Landlocked Uganda is deciding on whether the pipeline will traverse northern Kenya’s desert to a proposed port at Lamu, or south past Lake Victoria to Tanga on Tanzania’s coast. While Tullow, which discovered Uganda’s oil, has a seat at the talks, the pipeline decision is “above our pay grade,” Tim O’Hanlon, the London-based company’s vice president for African business, said in an interview.
“For us we think of it as an East African integrated regional infrastructure and the opportunity cost of Uganda and Kenya not cooperating on the pipeline is enormous,” he said Wednesday in Tanzania’s commercial capital, Dar es Salaam. “A joint pipeline has real tangible economic value, measurable value for individual countries Uganda and Kenya, and East Africa in general.”

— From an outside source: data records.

==> inputs of willow <==
Design comparator_latch, start of the top module:
module comparator_latch #
(
  parameter n_to_response_time = -1038,
  parameter p_to_response_time = -1020,
  parameter const_response_time = 1285,
  parameter n_to_tau = -1248,
  parameter p_to_tau = 1037,
  parameter const_tau = 1042,
  parameter n_to_response_time_lh = -1752,
  parameter p_to_response_time_lh = -1006,
  parameter const_response_time_lh = 1185,
  parameter n_to_tau_lh = 1131,
  parameter p_to_tau_lh = -1115,
  parameter const_tau_lh = 1529
)
(
  input clk,
  input reset,
  input sys_clk,
  input [15-1:0] n,
  input [15-1:0] p,
  output [35-1:0] out
);
  reg [17-1:0] state_cycle_counter;
  reg [1-1:0] prev_sys_clk;
  reg [35-1:0] o;
  wire [32-1:0] wait_time;
  wire [51-1:0] tau;
  wire [36-1:0] dvdt;
  wire [32-1:0] wait_time_lh;
  wire [59-1:0] tau_lh;
  wire [37-1:0] dodt;
  reg [32-1:0] fsm;
  localparam fsm_init = 0;
  wire [35-1:0] padr_0;
  wire [23-1:0] padr_bits_1;
  assign padr_bits_1 = 0;
  wire [29-1:0] truncR_2;
  wire [29-1:0] padl_3;
  wire [28-1:0] padl_bits_4;
  wire [1-1:0] toSInt_5;
  assign toSInt_5 = 0;
  wire [28-1:0] toSInt_imm_6;
  wire [27-1:0] const_7;
  assign const_7 = 27'd55364812;
  assign toSInt_imm_6 = { toSInt_5, const_7 };
  assign padl_bits_4 = toSInt_imm_6;
  assign padl_3 = { { 1{ padl_bits_4[27] } }, padl_bits_4 };
  assign truncR_2 = padl_3;
  wire [12-1:0] truncR_shift_8;
  assign truncR_shift_8 = truncR_2 >>> 17;
  wire [12-1:0] truncR_imm_9;
  assign truncR_imm_9 = (truncR_2[28])? truncR_shift_8[11:0] : truncR_2[28:17];
  assign padr_0 = { truncR_imm_9, padr_bits_1 };
  wire [32-1:0] padl_10;
  wire [18-1:0] padl_bits_11;
  wire [32-1:0] truncR_12;
  wire [32-1:0] padl_13;
  wire [17-1:0] padl_bits_14;
  wire [96-1:0] truncR_15;
  wire [163-1:0] truncval_16;
  wire [163-1:0] padl_17;
  wire [85-1:0] padl_bits_18;
  wire [85-1:0] padl_19;
  wire [52-1:0] padl_bits_20;
  wire [98-1:0] truncR_21;
  wire [107-1:0] truncval_22;
  wire [107-1:0] padl_23;
  wire [53-1:0] padl_bits_24;
  wire [53-1:0] padr_25;
  ...
==> flow/config.mk <==
export PLATFORM = sky130hd
export DESIGN_NAME = comparator_latch
export DESIGN_NICKNAME = comparator_latch
export VERILOG_FILES = /design/flow/design.v
export SDC_FILE = /design/flow/constraint.sdc
export NUM_CORES = 4
export LEC_CHECK = 0
export ABC_AREA = 1
export CAP_MARGIN = 20
export CORE_MARGIN = 2
export CORE_UTILIZATION = 40
export CTS_CLUSTER_DIAMETER = 100
export CTS_CLUSTER_SIZE = 99
export HOLD_SLACK_MARGIN = -0.1
export PLACE_DENSITY_LB_ADDON = 0.3
export SETUP_SLACK_MARGIN = -2.0
export SLEW_MARGIN = 20
export TNS_END_PERCENT = 95
==> flow/constraint.sdc <==
create_clock -name core_clock -period 26.0 [get_ports {clk}]
set_input_delay 5.2000 -clock core_clock [delete_from_list [all_inputs] [get_ports {clk}]]
set_output_delay 5.2000 -clock core_clock [all_outputs]
set_load 0.01 [all_outputs]
run.sh (not shown) runs the stock make flow with config.mk's settings and CLKGATE_MAP_FILE=.
==> inputs of juniper, as changes to willow <==
==> flow/config.mk (replaced) <==
export PLATFORM = sky130hd
export DESIGN_NAME = comparator_latch
export DESIGN_NICKNAME = comparator_latch
export VERILOG_FILES = /design/flow/design.v
export SDC_FILE = /design/flow/constraint.sdc
export NUM_CORES = 4
export LEC_CHECK = 0
export CAP_MARGIN = 20
export CORE_MARGIN = 2
export CORE_UTILIZATION = 66
export SLEW_MARGIN = 20
==> flow/constraint.sdc (replaced) <==
create_clock -name core_clock -period 14.6 [get_ports {clk}]
set_input_delay 2.9200 -clock core_clock [delete_from_list [all_inputs] [get_ports {clk}]]
set_output_delay 2.9200 -clock core_clock [all_outputs]
set_load 0.01 [all_outputs]
==> inputs of yarrow, as changes to willow <==
==> flow/config.mk (replaced) <==
export PLATFORM = sky130hd
export DESIGN_NAME = comparator_latch
export DESIGN_NICKNAME = comparator_latch
export VERILOG_FILES = /design/flow/design.v
export SDC_FILE = /design/flow/constraint.sdc
export NUM_CORES = 4
export LEC_CHECK = 0
export ABC_AREA = 1
export CAP_MARGIN = 20
export CORE_MARGIN = 2
export CORE_UTILIZATION = 71
export CTS_CLUSTER_DIAMETER = 272
export CTS_CLUSTER_SIZE = 96
export PLACE_DENSITY = 0.86
export SLEW_MARGIN = 20
==> flow/constraint.sdc (replaced) <==
create_clock -name core_clock -period 13.3 [get_ports {clk}]
set_input_delay 2.6600 -clock core_clock [delete_from_list [all_inputs] [get_ports {clk}]]
set_output_delay 2.6600 -clock core_clock [all_outputs]
set_load 0.01 [all_outputs]
==> results <==
	willow	yarrow	juniper
Status	complete, no violations	aborted with a tool error	finished with violations
Stage where the flow stopped	-	5_1_grt	-
Reasons for failing layout checks	-	-	setup timing
Taps Inserted	1890	-	1070
Width of the die	382 um	288 um	290 um
FILL cells	14400	-	5353
Clk tree area frac	0.00131	-	0.00120
Cell depth of the worst flop-to-flop path	9	-	7
Flop share of the area	0.00830	-	0.00751
Worst hold path stage count	2	-	1
Final tally of hold violations	0	-	0
Unique masters post-synth	59	59	84
Worst-Margin Slew	1130 ps	-	857 ps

Tanzanian President John Magufuli said earlier this month he’d agreed with his Ugandan counterpart, Yoweri Museveni, to route the conduit via his country at a cost of about $4 billion, with Total SA helping fund the project. Nagoya, Japan-based Toyota Tsusho Corp. estimates the Kenyan route may cost about $5 billion.

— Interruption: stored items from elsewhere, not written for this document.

==> inputs of run a <==
==> flow/design.v <==
`timescale 1ns / 1ps
module complex_multiplier#(parameter INPUT_DATA_WIDTH = 16)
    (
        input  wire                                    i_clk,
        input  wire                                    i_rst,
        input  wire signed [INPUT_DATA_WIDTH-1:0]      i_real_h,
        input  wire signed [INPUT_DATA_WIDTH-1:0]      i_imag_h,
        input  wire signed [INPUT_DATA_WIDTH-1:0]      i_real_y,
        input  wire signed [INPUT_DATA_WIDTH-1:0]      i_imag_y,
        output reg  signed [INPUT_DATA_WIDTH*2:0]      o_real,
        output reg  signed [INPUT_DATA_WIDTH*2:0]      o_imag
    );
    reg signed [INPUT_DATA_WIDTH*2-1:0] ac;
    reg signed [INPUT_DATA_WIDTH*2-1:0] ad;
    reg signed [INPUT_DATA_WIDTH*2-1:0] cb;
    reg signed [INPUT_DATA_WIDTH*2-1:0] bd;
    always@(posedge i_clk) begin
        if(i_rst)begin
            o_real <= 0;
            o_imag <= 0;
            ac     <= 0;
            ad     <= 0;
            cb     <= 0;
            bd     <= 0;
        end         
        else begin
            ac <= i_real_h * i_real_y;
            ad <= i_real_h * i_imag_y;
            cb <= i_real_y * i_imag_h;
            bd <= i_imag_h * i_imag_y;
            o_real <= ac - bd;
            o_imag <= ad + cb;
        end
    end
endmodule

A Ugandan decision to route the pipeline through Tanzania would probably mean Kenya would need its own facility to transport its oil, according to O’Hanlon. “We are talking about two separate pipelines or a joint pipeline through Kenya,” he said.
Tullow along with Total SA and the China National Offshore Oil Corporation are developing Uganda’s oil fields in the western region of Hoima. The Chinese company was awarded its production license in 2013, the only one so far issued by Uganda’s government.
O’Hanlon said Tullow expects its first production in Uganda about three or four years after the company makes its final investment decision in 2017, and that it will be awarded production licenses in the next few weeks.
“It’s taken time but it’s going fine and it’s of course one of the key issues that we have to have in place before we march into production,” he said.